Os efeitos do soro nas mitocôndrias

Quando em contato com o soro de ratos em RC, as mitocôndrias adquirem um formato mais alongado e tubular, morfologias que contribuem para a maior eficiência da organela. “Esta adaptação faz sentido, já que em resposta à escassez de substratos energéticos uma maior eficiência mitocondrial é de grande valia”, afirma Cerqueira. Segundo a pesquisa, o que estaria por trás dessas mudanças são fatores de sinalização presentes no soro - que imitam uma situação de restrição calórica -, já que as células estavam incubadas com disponibilidade abundante de nutrientes. O soro dos ratos em RC foi responsável pela indução da expressão do co-ativador PGC-1-alfa (proteína reguladora das transcrições gênicas, isto é, formação de RNA a partir de DNA), que tem papel na ativação da formação de novas mitocôndrias, e das proteínas de fusão mitocondrial, a união de duas dessas organelas (mitofusinas).

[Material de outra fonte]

$ cat config.mk
export PLATFORM = sky130hd
export DESIGN_NAME = delay_timer_multi
export DESIGN_NICKNAME = d
export VERILOG_FILES = /design/src/rtl/delay_timer_multi.sv
export SDC_FILE = /design/constraint.sdc
export NUM_CORES = 1
export LEC_CHECK = 0
export CORE_ASPECT_RATIO = 1.4
export CORE_MARGIN = 2
export CORE_UTILIZATION = 59
export CTS_CLUSTER_SIZE = 30
export DETAILED_ROUTE_END_ITERATION = 10
export HOLD_SLACK_MARGIN = 0.12
export PLACE_DENSITY_LB_ADDON = 0.05
export SLEW_MARGIN = 5
export SYNTH_ARGS = -nofsm -noshare
export SYNTH_HDL_FRONTEND = slang
export SYNTH_SLANG_ARGS = --single-unit
export TNS_END_PERCENT = 30
$ cat constraint.sdc
create_clock -name clk -period 3.9 [get_ports clk]
set_clock_uncertainty 0.1 [all_clocks]
set_input_delay 0.78 -clock clk [delete_from_list [all_inputs] [get_ports clk]]
set_output_delay 0.78 -clock clk [all_outputs]
set_load 0.02 [all_outputs]
==> src/rtl/button_debounce_pkg.sv <==
// -----------------------------------------------------------------------------
// button_debounce_pkg
//   Shared definitions for the push-button conditioning block.
//   - debounce_state_e : debounce FSM state encoding (also exported on the
//                        debug port so checkers can follow the FSM directly).
//   - DEFAULT_*        : default timing constants for a 50 MHz-class clock.
//   - is_held()        : true in the two states where the button counts as
//                        pressed (debounced level high).
// -----------------------------------------------------------------------------
package button_debounce_pkg;

    typedef enum logic [1:0] {
        ST_RELEASED        = 2'd0,
        ST_PRESS_PENDING   = 2'd1,
        ST_PRESSED         = 2'd2,
        ST_RELEASE_PENDING = 2'd3
    } debounce_state_e;

    // 1 ms of stability at 50 MHz before a level change is accepted.
    localparam int unsigned DEFAULT_DEBOUNCE_CYCLES   = 50_000;
    // 1 s of continuous hold at 50 MHz before a long press is reported.
    localparam int unsigned DEFAULT_LONG_PRESS_CYCLES = 50_000_000;
    // Two flops are the minimum for a safe metastability window.
    localparam int unsigned DEFAULT_SYNC_STAGES       = 2;

    // The debounced level is high while the FSM is in PRESSED or while a
    // release is still being qualified.
    function automatic logic is_held(input debounce_state_e st);
        return (st == ST_PRESSED) || (st == ST_RELEASE_PENDING);
    endfunction

endpackage

==> src/rtl/button_debounce_sync_2ff_n.sv <==
// -----------------------------------------------------------------------------
// button_debounce_sync_2ff_n
//   Generic N-stage flop synchroniser for a single asynchronous input.
//   Written without any button-specific logic so it can be reused for other
//   asynchronous pins.
//
// Parameters
//   Stages    number of flops in the chain (>= 2)
//   ResetVal  value loaded into every stage by reset
//
// Ports
//   clk_i   input  1  destination clock
//   rst_i   input  1  asynchronous reset, active-high
//   d_i     input  1  asynchronous data in
//   q_o     output 1  synchronised data out (last stage)
// -----------------------------------------------------------------------------
module button_debounce_sync_2ff_n #(
    parameter int unsigned Stages   = 2,
    parameter logic        ResetVal = 1'b0
) (
    input  logic clk_i,
    input  logic rst_i,
    input  logic d_i,
    output logic q_o
);

    if (Stages < 2) begin : g_bad_stages
        $error("button_debounce_sync_2ff_n: Stages must be >= 2");
    end

    logic [Stages-1:0] r_sync;

    // Shift towards the MSB; bit 0 is the only flop that can go metastable.
    always_ff @(posedge clk_i or posedge rst_i) begin
        if (rst_i) begin
            r_sync <= {Stages{ResetVal}};
        end else begin
            r_sync <= {r_sync[Stages-2:0], d_i};
        end
    end

    assign q_o = r_sync[Stages-1];

endmodule
File: src/rtl/alu_pkg.sv
// ---------------------------------------------------------------------------
// alu_pkg
// Shared definitions for every block that drives or decodes the 3-bit ALU
// operation code. The mode constants live here so that each ALU user
// decodes the same encoding.
// ---------------------------------------------------------------------------
package alu_pkg;

    localparam int MODE_W = 3;

    localparam logic [MODE_W-1:0] MODE_ADD = 3'b000;
    localparam logic [MODE_W-1:0] MODE_SUB = 3'b001;
    localparam logic [MODE_W-1:0] MODE_AND = 3'b010;
    localparam logic [MODE_W-1:0] MODE_OR  = 3'b011;
    localparam logic [MODE_W-1:0] MODE_XOR = 3'b100;
    localparam logic [MODE_W-1:0] MODE_SLL = 3'b101;
    localparam logic [MODE_W-1:0] MODE_SRL = 3'b110;
    localparam logic [MODE_W-1:0] MODE_SRA = 3'b111;

    // Shift amounts come from the low bits of operand B only.
    localparam int SHAMT_W = 5;

endpackage

File: src/rtl/alu32_core.sv
// ---------------------------------------------------------------------------
// alu32_core
// Purely combinational ALU datapath shared by the arbiter's requesters.
//
// Ports
//   a     in  WIDTH  operand A (signed)
//   b     in  WIDTH  operand B (signed); shifts use b[4:0] only
//   mode  in  3      operation code (see alu_pkg)
//   x     out WIDTH  result; add/sub wrap modulo 2^WIDTH
//   zero  out 1      x == 0, for every mode
// ---------------------------------------------------------------------------
module alu32_core
    import alu_pkg::*;
#(
    parameter int WIDTH = 32
) (
    input  logic [WIDTH-1:0]  a,
    input  logic [WIDTH-1:0]  b,
    input  logic [MODE_W-1:0] mode,
    output logic [WIDTH-1:0]  x,
    output logic              zero
);

    logic [SHAMT_W-1:0] shamt;

    assign shamt = b[SHAMT_W-1:0];

    always_comb begin
        x = '0;
        case (mode)
            MODE_ADD: x = a + b;
            MODE_SUB: x = a - b;
            MODE_AND: x = a & b;
            MODE_OR:  x = a | b;
            MODE_XOR: x = a ^ b;
            MODE_SLL: x = a << shamt;
            MODE_SRL: x = a >> shamt;
            MODE_SRA: x = $signed(a) >>> shamt;
            default:  x = '0;
        endcase
    end

    assign zero = (x == '0);

endmodule

File: src/rtl/alu_arbiter.sv
// ---------------------------------------------------------------------------
// alu_arbiter
// Two requesters share one combinational ALU. A round-robin arbiter picks
// one valid request per cycle and the ALU result is captured in a one-entry
// result register with a valid/ready handshake toward the consumer.
//
// Ports
//   clk          in  1      clock, rising edge
//   rst_n        in  1      asynchronous active-low reset
//   req0_valid   in  1      requester 0 has an operation pending
//   req0_ready   out 1      requester 0's operation accepted this cycle
//   req0_a/_b    in  WIDTH  requester 0 operands
//   req0_mode    in  3      requester 0 operation code
//   req1_*       same as req0_* for requester 1
//   rsp_valid    out 1      result register holds an undelivered result
//   rsp_ready    in  1      consumer takes the result this cycle
//   rsp_id       out 1      requester that owns the result
//   rsp_x        out WIDTH  result
//   rsp_zero     out 1      rsp_x == 0
// ---------------------------------------------------------------------------
module alu_arbiter
    import alu_pkg::*;
#(
    parameter int WIDTH = 32
) (
    input  logic              clk,
    input  logic              rst_n,

    input  logic              req0_valid,
    output logic              req0_ready,
    input  logic [WIDTH-1:0]  req0_a,
    input  logic [WIDTH-1:0]  req0_b,
    input  logic [MODE_W-1:0] req0_mode,

    input  logic              req1_valid,
    output logic              req1_ready,
    input  logic [WIDTH-1:0]  req1_a,
    input  logic [WIDTH-1:0]  req1_b,
    input  logic [MODE_W-1:0] req1_mode,

    output logic              rsp_valid,
    input  logic              rsp_ready,
    output logic              rsp_id,
    output logic [WIDTH-1:0]  rsp_x,
    output logic              rsp_zero
);

    logic              last_grant_reg;
    logic              rsp_valid_reg;
    logic              rsp_id_reg;
    logic [WIDTH-1:0]  rsp_x_reg;
    logic              rsp_zero_reg;

    logic              can_accept;
    logic              grant0;
    logic              grant1;
    logic              accept;
    logic              sel;
    logic [WIDTH-1:0]  alu_a;
    logic [WIDTH-1:0]  alu_b;
    logic [MODE_W-1:0] alu_mode;
    logic [WIDTH-1:0]  alu_x;
    logic              alu_zero;

    // The register can take a new result when empty or when it is being
    // drained on this same edge. rst_n gates the readies so nothing is
    // handed out while the block is held in reset.
    assign can_accept = rst_n && (!rsp_valid_reg || rsp_ready);

    // Round robin: on a tie the requester that did not win last time goes.
    assign grant0 = req0_valid && (!req1_valid || last_grant_reg);
    assign grant1 = req1_valid && (!req0_valid || !last_grant_reg);

    assign req0_ready = can_accept && grant0;
    assign req1_ready = can_accept && grant1;
    assign accept     = req0_ready || req1_ready;

    // The operand mux follows the grant; when nothing is granted its output
    // is simply not captured.
    assign sel      = grant1;
    assign alu_a    = sel ? req1_a    : req0_a;
    assign alu_b    = sel ? req1_b    : req0_b;
    assign alu_mode = sel ? req1_mode : req0_mode;

    alu32_core #(
        .WIDTH (WIDTH)
    ) u_core (
        .a    (alu_a),
        .b    (alu_b),
        .mode (alu_mode),
        .x    (alu_x),
        .zero (alu_zero)
    );

    always_ff @(posedge clk or negedge rst_n) begin
        if (!rst_n) begin
            last_grant_reg <= 1'b1;
            rsp_valid_reg  <= 1'b0;
            rsp_id_reg     <= 1'b0;
            rsp_x_reg      <= '0;
            rsp_zero_reg   <= 1'b0;
        end else if (accept) begin
            last_grant_reg <= sel;
            rsp_valid_reg  <= 1'b1;
            rsp_id_reg     <= sel;
            rsp_x_reg      <= alu_x;
            rsp_zero_reg   <= alu_zero;
        end else if (rsp_ready) begin
            rsp_valid_reg  <= 1'b0;
        end
    end

    assign rsp_valid = rsp_valid_reg;
    assign rsp_id    = rsp_id_reg;
    assign rsp_x     = rsp_x_reg;
    assign rsp_zero  = rsp_zero_reg;

endmodule

File: config.mk
export PLATFORM = sky130hd
export DESIGN_NAME = alu_arbiter
export DESIGN_NICKNAME = d
export VERILOG_FILES = /design/src/rtl/alu_pkg.sv /design/src/rtl/alu32_core.sv /design/src/rtl/alu_arbiter.sv
export SDC_FILE = /design/constraint.sdc
export NUM_CORES = 1
export LEC_CHECK = 0
export BUFFER_PORTS_ARGS = -buffer_cell sky130_fd_sc_hd__buf_2
export CELL_PAD_IN_SITES_DETAIL_PLACEMENT = 1
export CELL_PAD_IN_SITES_GLOBAL_PLACEMENT = 2
export CORE_AREA = 5 5 139 273
export DETAILED_ROUTE_END_ITERATION = 10
export DIE_AREA = 0 0 144 278
export GPL_TIMING_DRIVEN = 0
export PLACE_DENSITY = 0.77
export SYNTH_ARGS = -nofsm -noshare
export SYNTH_HDL_FRONTEND = slang
export SYNTH_HIERARCHICAL = 1
export SYNTH_SLANG_ARGS = --single-unit
File: constraint.sdc
create_clock -name clk -period 6.4 [get_ports clk]
set_input_delay 1.28 -clock clk [delete_from_list [all_inputs] [get_ports clk]]
set_output_delay 1.28 -clock clk [all_outputs]
set_load 0.005 [all_outputs]
# == After elaboration in Yosys (flattened, before gate mapping) ==
# Cells that the tools add are included.
# word_totals
ff_bits,36
n_memories,0
romBits,0
elab_cells,42
output_inout_bits,37
latch_bits,0
input_bits,139
mem_bits_rw,0
# classes
mul,0
n_mux,6
reduce_logical,16
n_lt_le_gt_ge,0
n_bitwise,3
div_mod_pow,0
add_sub_neg,2
n_eq_ne,7
shifts,3
# ops
op,n
32-bit one-hot mux with 8 select lines,1
32-bit two-way mux,2
32-bit adder,1
32-bit bitwise AND,1
32-bit logical NOT,1
32-bit bitwise OR,1
32-bit by 5-bit left shift with 32-bit output,1
32-bit by 5-bit right shift with 32-bit output,1
32-bit by 5-bit >>> shifter with 32-bit output,1
32-bit subtractor,1
32-bit bitwise XOR,1
"3-bit == test, second input constant",4
"3-bit by 2-bit == test with 1-bit output, second input constant",2
1-bit logical AND,5
1-bit logical NOT,4
1-bit logical OR,4
"3-bit by 1-bit == test with 1-bit output, second input constant",1
3-bit logical NOT,1
3-bit two-way mux,1
1-bit two-way mux,2
2-bit nonzero test,1

# == Longest topological paths before layout ==
# Gate-level depths: netlist of the first run.
# logic_depth
word_depth,7
mapped_depth,29
mapped_depth_nobuf,24

# == Modules after synthesis ==
# Netlist of the first run, hierarchy kept.
# modules_own_cells
mod,cells_per_inst,area_each_um2,seq_area_each_um2,n_inst
alu32_core,1263,9014.9,0.0,1
alu_arbiter,157,2188.3,902.1,1

# == Worst setup path before layout of the first run ==
# Ideal clock, no wire load.
# synth_timing
path_kind,input-to-reg
startpoint,in req1_valid
endpoint,"reg rsp_zero_reg, in the netlist rsp_zero"
arrival_time_ps,7116
t_required_ps,6335
n_path_buf,4
setup_slack_ps,-781
setup_time_ps,65
path_stages,27
cell_sequence,a21boi_2 -> buf_2 -> mux2_2 -> inv_2 -> buf_1 -> buf_1 -> ha_1 -> nand2_1 -> nor3_1 -> and3_1 -> nand3_1 -> or3_1 -> o31ai_1 -> xnor2_1 -> ha_1 -> clkbuf_1 -> a21o_1 -> a21oi_1 -> o21ba_2 -> and4_1 -> nor4_1 -> nand4_1 -> or4_1 -> nor4_2 -> nand4b_1 -> nor4_2 -> mux2_2
# synth_between
elab_chain_len,5
elab_cells_between_ends,28
cone_classes,add/sub: 2; eq/ne: 7; shift: 3; mux: 4; bitwise: 3; reduce/logical: 9
# synth_lines
item,line_no,source
start: declaration,alu_arbiter.sv:35,"input logic req1_valid,"
1-bit logical AND (*),alu_arbiter.sv:72,assign grant1 = req1_valid && (!req0_valid || !last_grant_reg);
32-bit two-way mux (*),alu_arbiter.sv:82,assign alu_b = sel ? req1_b : req0_b;
named net alu_b[0],alu_arbiter.sv:60,logic [WIDTH-1:0] alu_b;
32-bit subtractor (tied with other cells),alu32_core.sv:32,MODE_SUB: x = a - b;
32-bit one-hot mux with 8 select lines (*),alu32_core.sv:30,case (mode)
32-bit logical NOT (*),alu32_core.sv:43,assign zero = (x == '0);
named net alu_zero,alu_arbiter.sv:63,logic alu_zero;
end signal: assignment,alu_arbiter.sv:107,rsp_zero_reg <= alu_zero;
end: declaration,alu_arbiter.sv:52,logic rsp_zero_reg;
# The timed path passes the listed nets; every way through them passes the cells marked *.
# A chain may end at the register's enable or synchronous reset.

# == Worst setup path in the final report of the first run ==
# Ends and elaborated chain as after synthesis.

==> results of run 1 <==
-- kinds of logic (layout without fill, tap and decap cells) --
logic type               after synthesis  after routing  share of synthesized area [%]
AO/OA/AOI/OAI                        403            403                           24.2
XOR/XNOR                              48             48                           3.75
adder cells (fa/ha/maj)               98             98                           11.0
buffers and inverters                190            469                           7.77
flip-flops                            36             36                           8.05
multiplexers                         227            227                           26.3
other                                  0              4                              0
AND/OR/NAND/NOR                      418            418                           18.9
-- stage by stage --
stage / total power [W] / setup TNS (ns)
after floorplan: 0.00175 / 0
after global placement: 0.00269 / -70.71
after detailed placement: 0.00272 / -66.27
after CTS: 0.00321 / -1.44
after global routing: 0.00366 / -0.674
final: 0.00355 / -0.634
-- worst max-delay path by stage --
stage,end,slack [ns],startpoint,cells after the start
after floorplan,rsp_zero,0.01,req1_valid,24
after global placement,rsp_zero,-3.99,req1_valid,22
after detailed placement,rsp_zero,-3.95,req1_valid,22
after CTS,rsp_zero,-0.89,req0_valid,30
after global routing,rsp_zero,-0.60,req1_valid,19
final,rsp_zero,-0.63,req1_valid,19
-- cell usage in the layout (no fill, tap or decap), drive strengths merged, types with 9 or more instances in the layout --
| master | n |
|---|---|
| xnor2 | 38 |
| clkbuf | 38 |
| a21oi | 90 |
| mux4 | 40 |
| nand3 | 41 |
| and2 | 9 |
| nand2b | 20 |
| o21ai | 80 |
| a211oi | 34 |
| xor2 | 10 |
| ha | 97 |
| dfrtp | 35 |
| o211ai | 18 |
| a2111oi | 11 |
| mux2i | 56 |
| o31ai | 14 |
| buf | 352 |
| a21o | 13 |
| o2111ai | 9 |
| nand2 | 104 |
| a22oi | 9 |
| nand4 | 21 |
| nor2 | 100 |
| and3 | 10 |
| a31oi | 16 |
| mux2 | 131 |
| inv | 73 |
| o22ai | 18 |
| nor4 | 14 |
| nor2b | 16 |
| nor3 | 33 |
| a221oi | 14 |
-- power breakdown --
part | internal [W] | switching, W
combinational | 0.00113 | 0.00179
sequential | 0.000324 | 0.0000480
clock | 0.000144 | 0.000107
-- worst register-to-register path, stage by stage (launching register included) --
cell	delay, ns
sky130_fd_sc_hd__dfstp_2	0.57
sky130_fd_sc_hd__a21boi_4	0.07
sky130_fd_sc_hd__buf_12	0.15
sky130_fd_sc_hd__buf_8	0.13
sky130_fd_sc_hd__buf_12	0.14
sky130_fd_sc_hd__mux2_4	0.37
sky130_fd_sc_hd__buf_12	0.16
sky130_fd_sc_hd__buf_12	0.14
sky130_fd_sc_hd__mux2i_1	0.83
sky130_fd_sc_hd__nor2_1	0.12
sky130_fd_sc_hd__a221oi_1	1.24
sky130_fd_sc_hd__o21ai_0	0.28
sky130_fd_sc_hd__a211oi_1	0.44
sky130_fd_sc_hd__nand4bb_1	0.14
sky130_fd_sc_hd__or4_4	0.47
sky130_fd_sc_hd__nor4_4	0.42
sky130_fd_sc_hd__nand4b_1	0.26
sky130_fd_sc_hd__nor4_4	0.26
sky130_fd_sc_hd__mux2_4	0.21
-- timing repair --
action | 4_1_cts | 5_1_grt
resized for setup | 208 | 155
pin swaps | 38 | 73
setup endpoints to repair | 32 | 14
buffers inserted | 49 | 69
-- layout make-up --
class | instances | area [sq um]
fill | 4258 | 20600
clock inverter | 3 | 18.8
tap | 450 | 563
buffer | 91 | 951
sequential | 36 | 902
multi-input combinational | 1194 | 10400
clock buffer | 5 | 125
timing repair buffer | 294 | 1880
antenna | 4 | 10.0
inverter | 76 | 304
-- metal layers --
layer  vias to the layer above  global-route usage (%)  part of all wire, %
li1                       5948                       -                    -
met1                      7278                    38.9                   32
met2                       939                    67.8                   49
met3                       443                    8.96                  7.3
met4                         0                    39.0                   12
met5                         -                       0                    0
==> impl_metrics.env, run 1 <==
export IMPL_die_area_sq_um=40000
export IMPL_drv_slew=10
export IMPL_worstSetupStartpointType="primary input"
export IMPL_fp_dieW_microns=144
export IMPL_postLayoutCellArea_sq_um=15100
export IMPL_setup_violations_final=1
export IMPL_synthesis_yosys_warnings=6
export IMPL_number_of_hold_slack_violations_in_the_final_timing_report=0
export IMPL_fp_dieH_microns=278
export IMPL_critical_path_class="in -> reg"
export IMPL_layout_overhead_on_the_synthesized_area_pct=35.0
export IMPL_global_route_usage_total_pct=40.2
export IMPL_hold_end="rsp_id"
export IMPL_clock_insertion_delay_worst_skew_ns=0.30
export IMPL_cts_hold_repair_buffers=0
export IMPL_cts_made_buffers=5
export IMPL_finish_utilization_pct=42.4
export IMPL_io_pins=176
export IMPL_clock_tree_buffer_depth=2
export IMPL_syn_nets=1657
export IMPL_r2r_setup_slk_ns=-0.05
export IMPL_global_route_overflow_total=0
export IMPL_timing_slew_headroom_pct=-6.19
export IMPL_grt_pass1_vias=15200
export IMPL_antenna_violations_before_repair=8
export IMPL_drive_gt1_share_pct=39.7
export IMPL_ff_to_ff_path_depth=18
export IMPL_ant_nets=0
export IMPL_failed_checks="max-capacitance violations, max-slew violations, negative setup slack"
export IMPL_post_synth_cell_area_avg_sq_um=7.89
export IMPL_drt_wirelength_per_cell_microns=38.9
export IMPL_drt_first_iter_violations=1253
export IMPL_synth_top_cell_by_area="sky130_fd_sc_hd__mux2_2"
export IMPL_startpoint_of_the_lowest_slack_register_to_register_path="last_grant_reg"
export IMPL_critPathMaxStageDelay_ns=1.24
export IMPL_final_cells=2153
export IMPL_buffer_ports_inserted=175
export IMPL_post_syn_instances=1420
export IMPL_postSynthRegisterBits=36
export IMPL_num_nets_final=1935
export IMPL_max_cap_viol_count=1
export IMPL_clkSinkCount=36
export IMPL_crit_fanout=7
export IMPL_synth_largest_type_area_fraction_pct=11.8
export IMPL_globalplace_congestion=1.07
export IMPL_worst_endpoint_arrival_ns=7.27
export IMPL_largest_register_ffs=32
export IMPL_hold_path_startpoint="rsp_id"
export IMPL_ir_drop_worst_case_vdd_mv=0.169
export IMPL_synth_cells_most_frequent="117 x sky130_fd_sc_hd__mux2_2, 104 x sky130_fd_sc_hd__nand2_1, 100 x sky130_fd_sc_hd__nor2_1"
export IMPL_fin_crit_sh_pct=110
export IMPL_dr_pass1_iters=7
export IMPL_most_repeated_cell_in_the_gate_level_netlist_after_synthesis="sky130_fd_sc_hd__mux2_2"
export IMPL_primary_flip_flop_cell_chosen_by_synthesis_mapping="sky130_fd_sc_hd__dfrtp_1"
export IMPL_post_place_cells=2045
export IMPL_dpl_worst_slack_ns=-3.95
export IMPL_critical_path_n_buffers_inverters=6
export IMPL_cpLargestDelayFamily="compound AO/OA/AOI/OAI gates"
export IMPL_routed_via_count=14600
export IMPL_initial_core_utilization_pct=31.4
export IMPL_power_per_cell_area_nw_per_um2=235
export IMPL_hpwl_mm=64.1
export IMPL_synth_area_leaders="sky130_fd_sc_hd__mux2_2 12%, sky130_fd_sc_hd__ha_1 11%, sky130_fd_sc_hd__mux4_2 8.0%, sky130_fd_sc_hd__dfrtp_1 7.8%, sky130_fd_sc_hd__mux2i_1 4.9%"
export IMPL_hold_slack_ns=0.496
export IMPL_worst_slew_pin_transition_ns=1.59
export IMPL_cts_root_buffer="sky130_fd_sc_hd__clkbuf_16"
export IMPL_hold_class="reg -> reg"
export IMPL_clock_tree_from_tritoncts="done"
export IMPL_setup_worst_path_end_class="flip-flop"
export IMPL_timing_fmax_mhz=142
export IMPL_clock_tree_htree_level_count=2
export IMPL_crit_top_cell="sky130_fd_sc_hd__buf_12"
export IMPL_synth_cell_type_count=84
export IMPL_unrepaired_setup_endpoints_after_global_routing="true"
export IMPL_detail_route_drc_violations=0
export IMPL_timing_hold_worst_path_depth=1
export IMPL_netlist_area_sq_um=11200
export IMPL_required_ns=6.63
export IMPL_standard_cell_core_area_sq_um=35700
export IMPL_drt_vias_per_instance=6.78
export IMPL_grt_start_max_net_pins=41
export IMPL_timing_final_crit_period_ns=7.03
export IMPL_crit_chain="buf_8 > a21boi_4 > buf_12 > buf_8 > buf_12 > mux2_4 > buf_12 > buf_12 > mux2i_1 > nor2_1 > a221oi_1 > o21ai_0 > a211oi_1 > nand4bb_1 > or4_4 > nor4_4 > nand4b_1 > nor4_4 > mux2_4"
export IMPL_cpMaxStageDelayCell="sky130_fd_sc_hd__a221oi_1"
export IMPL_timing_rr_end="rsp_zero"
export IMPL_sequential_share_of_the_synthesized_area_pct=8.05
export IMPL_worst_setup_hold_path_clk_slew_ns=0.06
export IMPL_placement_rows=98
export IMPL_grt_first_pass_wirelength_mm=114
export IMPL_postSynth_asyncResetShare_pct=100
export IMPL_outcome="complete, but fails checks"
export IMPL_place_area_sq_um=12700
export IMPL_detail_route_wirelength_mm=83.8
export IMPL_synth_enable_flop_cells=0
export IMPL_timing_clock_skew_ns=0.00685
export IMPL_layout_setup_ws_ns=-0.634
export IMPL_power_static_leakage_nw=6.42
Note: power is estimated with default switching activity, not from simulation.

Restrição calórica e insulina

Os efeitos da restrição calórica no organismo são variados, mas, entre eles, alguns parecem estar diretamente relacionados com a diminuição de insulina no corpo. A perda de massa corpórea e gordura abdominal é um deles. No caso de RC, as baixas nos níveis de insulina não estão relacionadas à diminuição da secreção desse hormônio pelas células pancreáticas, e sim pelo aumento da ativação dos receptores de insulina nas células musculares e do tecido adiposo e o aumento dos níveis de adiponectina (relacionado com a perda da gordura abdominal pois transforma a gordura corporal em energia), que acentua a ação da insulina.

Soro e diabetes tipo 2

Dados da Sociedade Brasileira de diabetes (SBD) apontam a existência de 13 milhões de pessoas no Brasil afetadas pela doença. Dessas, 90% têm diabetes tipo 2. Nesse caso, a doença é normalmente tratada com mudanças alimentares e atividade física, podendo também exigir o uso de medicamentos orais ou insulina injetada.

A pesquisa mostrou que as mitocôndrias das células beta-pancreáticas podem ter seu funcionamento alterado sem a mudança da disposição de nutrientes do organismo, ou seja, sem dietas restritivas. Sobre isso, a pesquisadora finaliza: “Provamos que ao se manipular a sinalização celular, induzimos respostas similares às verificadas durante a RC, sem se restringir os níveis de nutrientes das células. Futuramente pode ser que surjam compostos que ativem estas mesmas vias e que os benefícios sejam atingidos fora de uma dieta restritiva. Contudo, não sabemos se a longo prazo ativadores das vias de RC seriam efetivos em indivíduos obesos ou que consumam excesso de calorias”.